Marla dismissed the drugs thing out of hand; she was smart enough to see that one teenage caution for possession of a spliff had probably been sensationalised for the sake of a good headline.

Even the stripper didn’t phase her that much. The picture was unsavoury, but Gabe was a man, and she wasn’t a prude. Sex addict? She wouldn’t have had him down as someone who frequented strip bars, but what did she really know of him, anyway? Going on his performance yesterday, she could safely conclude that sex was something he was well practised at.

But the wedding photograph? That really made her guts churn as if someone had stirred them with a big wooden spoon.

Gabe had been married – perhaps he still was.

How funny that he’d never thought to mention that particular gem when he’d chased her like a dog after a bone. Even after she’d shared her secrets with him, how her parents’ flippant attitude towards marriage had scarred her, still he’d not thought to mention that he’d already started his own collection of wedding rings on his bedside table.
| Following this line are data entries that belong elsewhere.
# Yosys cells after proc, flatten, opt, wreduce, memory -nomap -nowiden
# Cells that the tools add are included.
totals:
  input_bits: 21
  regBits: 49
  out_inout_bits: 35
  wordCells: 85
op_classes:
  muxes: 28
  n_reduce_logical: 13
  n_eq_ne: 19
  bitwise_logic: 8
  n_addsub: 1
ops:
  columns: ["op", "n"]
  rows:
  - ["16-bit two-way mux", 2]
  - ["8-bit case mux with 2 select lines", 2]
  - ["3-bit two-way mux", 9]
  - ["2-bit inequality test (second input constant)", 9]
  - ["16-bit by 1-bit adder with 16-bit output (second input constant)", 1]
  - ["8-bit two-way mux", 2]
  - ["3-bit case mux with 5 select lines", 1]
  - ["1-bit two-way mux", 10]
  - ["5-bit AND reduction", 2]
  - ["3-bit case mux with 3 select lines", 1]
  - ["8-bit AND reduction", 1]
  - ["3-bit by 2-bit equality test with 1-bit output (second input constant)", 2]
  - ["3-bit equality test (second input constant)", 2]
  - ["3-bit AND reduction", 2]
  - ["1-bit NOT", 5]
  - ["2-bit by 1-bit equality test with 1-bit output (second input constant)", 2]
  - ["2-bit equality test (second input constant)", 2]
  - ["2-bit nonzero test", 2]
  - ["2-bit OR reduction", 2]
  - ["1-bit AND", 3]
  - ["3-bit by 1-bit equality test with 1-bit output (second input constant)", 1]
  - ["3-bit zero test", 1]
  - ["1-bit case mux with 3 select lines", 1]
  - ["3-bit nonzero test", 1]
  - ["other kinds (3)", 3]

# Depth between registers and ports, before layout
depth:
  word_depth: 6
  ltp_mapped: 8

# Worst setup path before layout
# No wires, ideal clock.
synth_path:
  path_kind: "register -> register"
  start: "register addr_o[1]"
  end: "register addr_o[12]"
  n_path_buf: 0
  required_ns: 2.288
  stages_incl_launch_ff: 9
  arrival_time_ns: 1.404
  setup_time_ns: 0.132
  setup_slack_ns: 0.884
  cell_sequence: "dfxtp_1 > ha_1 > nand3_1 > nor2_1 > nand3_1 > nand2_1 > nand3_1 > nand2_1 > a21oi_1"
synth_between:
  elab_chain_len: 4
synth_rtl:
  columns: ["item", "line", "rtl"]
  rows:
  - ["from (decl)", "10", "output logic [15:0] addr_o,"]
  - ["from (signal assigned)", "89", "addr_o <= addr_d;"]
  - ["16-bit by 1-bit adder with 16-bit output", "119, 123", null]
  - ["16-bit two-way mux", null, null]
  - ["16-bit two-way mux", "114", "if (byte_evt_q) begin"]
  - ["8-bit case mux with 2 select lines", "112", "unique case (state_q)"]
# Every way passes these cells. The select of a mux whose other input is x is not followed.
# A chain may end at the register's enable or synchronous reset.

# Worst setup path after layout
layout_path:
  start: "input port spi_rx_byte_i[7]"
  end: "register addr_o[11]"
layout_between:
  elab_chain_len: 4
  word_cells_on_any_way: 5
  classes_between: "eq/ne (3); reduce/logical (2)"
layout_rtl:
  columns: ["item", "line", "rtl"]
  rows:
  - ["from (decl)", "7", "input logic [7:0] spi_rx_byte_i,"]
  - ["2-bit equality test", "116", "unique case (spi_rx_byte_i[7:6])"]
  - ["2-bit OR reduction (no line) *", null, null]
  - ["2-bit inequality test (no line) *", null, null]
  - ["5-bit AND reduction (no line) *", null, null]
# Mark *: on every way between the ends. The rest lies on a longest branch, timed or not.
File: src/rtl/keypad_scan_ctrl.sv
// keypad_scan_ctrl: 4x4 keypad column scanner with per-frame debounce and a valid/ready key event port.
// Define KEYPAD_AUTOREPEAT_EN to emit repeat events while a single key stays held.
module keypad_scan_ctrl #(
    parameter int SCAN_DIV       = 1000,
    parameter int DEBOUNCE_SCANS = 4,
    parameter int REPEAT_DELAY   = 25,
    parameter int REPEAT_RATE    = 8
) (
    input  logic       clk,
    input  logic       rst_n,
    input  logic [3:0] row_in,
    output logic [3:0] col_out,
    input  logic       scan_en,
    output logic [3:0] key_code,
    output logic       key_valid,
    input  logic       key_ready,
    output logic       key_held,
    output logic       overflow,
    input  logic       ovf_clr,
    output logic [1:0] dbg_state
);

    localparam int DW = (SCAN_DIV > 1) ? $clog2(SCAN_DIV) : 1;
    localparam int CW = $clog2(DEBOUNCE_SCANS + 1);

    typedef logic [DW-1:0] dwell_t;
    typedef logic [CW:0]   cnt_w_t;
    typedef enum logic [1:0] {ST_IDLE, ST_PRESS_DB, ST_HELD, ST_REL_DB} state_t;
    typedef enum logic [1:0] {FR_NONE, FR_ONE, FR_MULTI} frame_t;

    if (SCAN_DIV < 4 || DEBOUNCE_SCANS < 1 || REPEAT_DELAY < 1 || REPEAT_RATE < 1) begin : g_bad_params
        $error("keypad_scan_ctrl: parameter out of range");
    end

    function automatic logic [3:0] key_map(input logic [1:0] r, input logic [1:0] c);
        case ({r, c})
            4'h0: key_map = 4'h1;  4'h1: key_map = 4'h2;  4'h2: key_map = 4'h3;  4'h3: key_map = 4'hA;
            4'h4: key_map = 4'h4;  4'h5: key_map = 4'h5;  4'h6: key_map = 4'h6;  4'h7: key_map = 4'hB;
            4'h8: key_map = 4'h7;  4'h9: key_map = 4'h8;  4'hA: key_map = 4'h9;  4'hB: key_map = 4'hC;
            4'hC: key_map = 4'hE;  4'hD: key_map = 4'h0;  4'hE: key_map = 4'hF;  default: key_map = 4'hD;
        endcase
    endfunction

    logic [3:0] row_s1, row_s2;
    dwell_t     dwell_cnt;
    logic [1:0] col_idx;
    logic [1:0] acc_hits;   // keys seen so far this frame, saturating at 2
    logic [3:0] acc_code;
    logic       frame_done;
    frame_t     frame_res;
    logic [3:0] frame_code;

    logic       sample_now;
    logic [2:0] col_lows;
    logic [1:0] row_sel;
    logic [1:0] tot_hits;
    logic [3:0] tot_code;

    assign sample_now = (dwell_cnt == dwell_t'(SCAN_DIV - 1));
    assign col_out    = scan_en ? ~(4'b0001 << col_idx) : 4'hF;

    always_comb begin
        col_lows = 3'd0;
        row_sel  = 2'd0;
        for (int r = 3; r >= 0; r--) begin
            if (!row_s2[r]) begin
                col_lows = col_lows + 3'd1;
                row_sel  = 2'(r);
            end
        end
        if (col_lows == 3'd0)                         tot_hits = acc_hits;
        else if (col_lows == 3'd1 && acc_hits == 2'd0) tot_hits = 2'd1;
        else                                           tot_hits = 2'd2;
        tot_code = (acc_hits == 2'd0) ? key_map(row_sel, col_idx) : acc_code;
    end

    always_ff @(posedge clk or negedge rst_n) begin
        if (!rst_n) begin
            row_s1     <= 4'hF;
            row_s2     <= 4'hF;
            dwell_cnt  <= '0;
            col_idx    <= 2'd0;
            acc_hits   <= 2'd0;
            acc_code   <= 4'h0;
            frame_done <= 1'b0;
            frame_res  <= FR_NONE;
            frame_code <= 4'h0;
        end else begin
            row_s1     <= row_in;
            row_s2     <= row_s1;
            frame_done <= 1'b0;
            if (!scan_en) begin
                dwell_cnt <= '0;
                col_idx   <= 2'd0;
                acc_hits  <= 2'd0;
                acc_code  <= 4'h0;
            end else if (sample_now) begin
                dwell_cnt <= '0;
                col_idx   <= col_idx + 2'd1;
                if (col_idx == 2'd3) begin
                    frame_done <= 1'b1;
                    frame_res  <= (tot_hits == 2'd0) ? FR_NONE : (tot_hits == 2'd1) ? FR_ONE : FR_MULTI;
                    frame_code <= tot_code;
                    acc_hits   <= 2'd0;
                    acc_code   <= 4'h0;
                end else begin
                    acc_hits <= tot_hits;
                    acc_code <= tot_code;
                end
            end else begin
                dwell_cnt <= dwell_cnt + dwell_t'(1);
            end
        end
    end

    state_t        state, state_nxt;
    logic [CW-1:0] cnt, cnt_nxt;
    logic [3:0]    cand, cand_nxt;
    logic          emit, ev_fire;
    cnt_w_t        cnt_inc;

    assign cnt_inc   = {1'b0, cnt} + cnt_w_t'(1);
    assign ev_fire   = emit && scan_en;
    assign dbg_state = state;

`ifdef KEYPAD_AUTOREPEAT_EN
    localparam int RW = $clog2(((REPEAT_DELAY > REPEAT_RATE) ? REPEAT_DELAY : REPEAT_RATE) + 1);
    typedef logic [RW:0] rep_w_t;
    logic [RW-1:0] rep_cnt, rep_cnt_nxt;
    logic          rep_armed, rep_armed_nxt;
    rep_w_t        rep_inc;
    assign rep_inc = {1'b0, rep_cnt} + rep_w_t'(1);
`endif

    always_comb begin
        state_nxt = state;
        cnt_nxt   = cnt;
        cand_nxt  = cand;
        emit      = 1'b0;
`ifdef KEYPAD_AUTOREPEAT_EN
        rep_cnt_nxt   = rep_cnt;
        rep_armed_nxt = rep_armed;
`endif
        if (frame_done) begin
`ifdef KEYPAD_AUTOREPEAT_EN
            rep_cnt_nxt   = '0;
            rep_armed_nxt = 1'b0;
`endif
            case (state)
                ST_IDLE: if (frame_res == FR_ONE) begin
                    cand_nxt = frame_code;
                    cnt_nxt  = CW'(1);
                    if (DEBOUNCE_SCANS == 1) begin
                        emit      = 1'b1;
                        state_nxt = ST_HELD;
                    end else begin
                        state_nxt = ST_PRESS_DB;
                    end
                end
                ST_PRESS_DB: begin
                    if (frame_res != FR_ONE) begin
                        state_nxt = ST_IDLE;
                    end else if (frame_code != cand) begin
                        cand_nxt = frame_code;
                        cnt_nxt  = CW'(1);
                    end else if (cnt_inc >= cnt_w_t'(DEBOUNCE_SCANS)) begin
                        emit      = 1'b1;
                        state_nxt = ST_HELD;
                    end else begin
                        cnt_nxt = cnt_inc[CW-1:0];
                    end
                end
                ST_HELD: begin
                    if (frame_res == FR_NONE) begin
                        cnt_nxt   = CW'(1);
                        state_nxt = (DEBOUNCE_SCANS == 1) ? ST_IDLE : ST_REL_DB;
                    end
`ifdef KEYPAD_AUTOREPEAT_EN
                    else if (frame_res == FR_ONE && frame_code == cand) begin
                        if (rep_inc >= rep_w_t'(rep_armed ? REPEAT_RATE : REPEAT_DELAY)) begin
                            emit          = 1'b1;
                            rep_armed_nxt = 1'b1;
                        end else begin
                            rep_cnt_nxt   = rep_inc[RW-1:0];
                            rep_armed_nxt = rep_armed;
                        end
                    end
`endif
                end
                default: begin
                    if (frame_res != FR_NONE)                     state_nxt = ST_HELD;
                    else if (cnt_inc >= cnt_w_t'(DEBOUNCE_SCANS)) state_nxt = ST_IDLE;
                    else                                          cnt_nxt = cnt_inc[CW-1:0];
                end
            endcase
        end
    end

    // Handshake: an event is taken on any cycle with key_valid && key_ready; key_valid and
    // key_code hold until then. A new event lands if the slot is free or being taken this
    // cycle, otherwise it is dropped and overflow latches (set beats ovf_clr).
    always_ff @(posedge clk or negedge rst_n) begin
        if (!rst_n) begin
            state     <= ST_IDLE;
            cnt       <= '0;
            cand      <= 4'h0;
            key_held  <= 1'b0;
            key_valid <= 1'b0;
            key_code  <= 4'h0;
            overflow  <= 1'b0;
`ifdef KEYPAD_AUTOREPEAT_EN
            rep_cnt   <= '0;
            rep_armed <= 1'b0;
`endif
        end else begin
            if (!scan_en) begin
                state    <= ST_IDLE;
                cnt      <= '0;
                key_held <= 1'b0;
`ifdef KEYPAD_AUTOREPEAT_EN
                rep_cnt   <= '0;
                rep_armed <= 1'b0;
`endif
            end else begin
                state    <= state_nxt;
                cnt      <= cnt_nxt;
                cand     <= cand_nxt;
                key_held <= (state_nxt == ST_HELD) || (state_nxt == ST_REL_DB);
`ifdef KEYPAD_AUTOREPEAT_EN
                rep_cnt   <= rep_cnt_nxt;
                rep_armed <= rep_armed_nxt;
`endif
            end
            if (ev_fire && (!key_valid || key_ready)) begin
                key_valid <= 1'b1;
                key_code  <= cand_nxt;
            end else if (key_valid && key_ready) begin
                key_valid <= 1'b0;
            end
            if (ev_fire && key_valid && !key_ready) overflow <= 1'b1;
            else if (ovf_clr)                        overflow <= 1'b0;
        end
    end

endmodule
`config.mk`:
```
export PLATFORM = sky130hd
export DESIGN_NAME = acc_recv_mem_writer_flat
export DESIGN_NICKNAME = d
export VERILOG_FILES = /design/src/rtl/acc_recv_mem_writer_if.sv /design/src/rtl/acc_recv_mem_writer.sv /design/src/flat_wrapper.sv
export SDC_FILE = /design/constraint.sdc
export NUM_CORES = 1
export LEC_CHECK = 0
export CAP_MARGIN = 10
export CORE_MARGIN = 2
export CORE_UTILIZATION = 50
export CTS_CLUSTER_SIZE = 28
export DETAILED_ROUTE_END_ITERATION = 16
export MAX_ROUTING_LAYER = met4
export PLACE_DENSITY = 0.7
export RECOVER_POWER = 100
export SYNTH_ARGS = -nofsm -noshare
export SYNTH_HDL_FRONTEND = slang
export SYNTH_SLANG_ARGS = --single-unit
```
`constraint.sdc`:
```
create_clock -name nios_clk -period 10 [get_ports nios_clk]
set_clock_uncertainty 0.2 [all_clocks]
set_input_delay 2 -clock nios_clk [delete_from_list [all_inputs] [get_ports nios_clk]]
set_output_delay 2 -clock nios_clk [all_outputs]
set_load 0.005 [all_outputs]
```
### src/rtl/mem_arbiter.sv
// mem_arbiter: arbitrates icache and dcache requests onto a single RAM port,
// alternating on ties, with a granted-cycle watchdog and a sticky error flag.
module mem_arbiter #(
    parameter int WDOG = 255
) (
    input  logic        CLK,
    input  logic        nRST,
    input  logic        iREN,
    input  logic [31:0] iaddr,
    output logic        iwait,
    output logic [31:0] iload,
    input  logic        dREN,
    input  logic        dWEN,
    input  logic [31:0] daddr,
    input  logic [31:0] dstore,
    output logic        dwait,
    output logic [31:0] dload,
    output logic        ramREN,
    output logic        ramWEN,
    output logic [31:0] ramaddr,
    output logic [31:0] ramstore,
    input  logic [31:0] ramload,
    input  logic [1:0]  ramstate,
    output logic        memerr
);
    typedef enum logic [1:0] {IDLE, IGNT, DGNT} state_t;

    localparam logic [1:0] ACCESS = 2'd2;
    localparam logic [1:0] ERROR  = 2'd3;
    localparam logic [7:0] WLIM   = 8'(WDOG - 1);

    state_t      state, next_state;
    logic        last_d, next_last_d;
    logic [7:0]  wcnt, next_wcnt;
    logic        next_err;
    logic        i_pend, d_pend, cur_pend, pick_d, done, err;

    assign i_pend   = iREN;
    assign d_pend   = dREN | dWEN;
    assign cur_pend = (state == IGNT) ? i_pend : d_pend;
    assign done     = (state != IDLE) && (ramstate == ACCESS);
    assign err      = (state != IDLE) && (ramstate == ERROR);
    // On a tie, the requester that was not granted last time wins
    assign pick_d   = d_pend && (!i_pend || !last_d);

    always_ff @(posedge CLK or negedge nRST) begin
        if (!nRST) begin
            state  <= IDLE;
            last_d <= 1'b0;
            wcnt   <= 8'd0;
            memerr <= 1'b0;
        end else begin
            state  <= next_state;
            last_d <= next_last_d;
            wcnt   <= next_wcnt;
            memerr <= next_err;
        end
    end

    always_comb begin
        next_state  = state;
        next_last_d = last_d;
        next_wcnt   = wcnt;
        next_err    = memerr;
        if (state == IDLE || done) begin
            if (i_pend || d_pend) begin
                next_state  = pick_d ? DGNT : IGNT;
                next_last_d = pick_d;
                next_wcnt   = 8'd0;
            end else begin
                next_state = IDLE;
            end
        end else if (err) begin
            next_state = IDLE;
            next_err   = 1'b1;
        end else if (!cur_pend) begin
            next_state = IDLE;
        end else if (wcnt >= WLIM) begin
            next_state = IDLE;
            next_err   = 1'b1;
        end else begin
            next_wcnt = (wcnt == 8'hFF) ? wcnt : wcnt + 8'd1;
        end
    end

    assign ramREN   = (state == IGNT) ? iREN : (state == DGNT) ? (dREN & ~dWEN) : 1'b0;
    assign ramWEN   = (state == DGNT) & dWEN;
    assign ramaddr  = (state == IGNT) ? iaddr : (state == DGNT) ? daddr : 32'd0;
    assign ramstore = (state == DGNT) ? dstore : 32'd0;
    assign iwait    = !((state == IGNT) && done);
    assign dwait    = !((state == DGNT) && done);
    assign iload    = ramload;
    assign dload    = ramload;
endmodule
But then if he had, he wouldn’t have been able to add her as another notch on his bedpost, would he? If the sleazy pictures on the front of the newspaper were anything to go by, he ought to be careful that his damn bed didn’t collapse altogether, she thought sourly.

Christ, she could have caught some hideous disease from him.

She started up the staircase towards the shower, every step too much trouble.

At least he’d taught her one valuable lesson. She’d been on the money with her initial instincts. She should never have let him under her guard.

It was ironic really, that in her desperation to not be like her mother, she was behaving more like her than ever.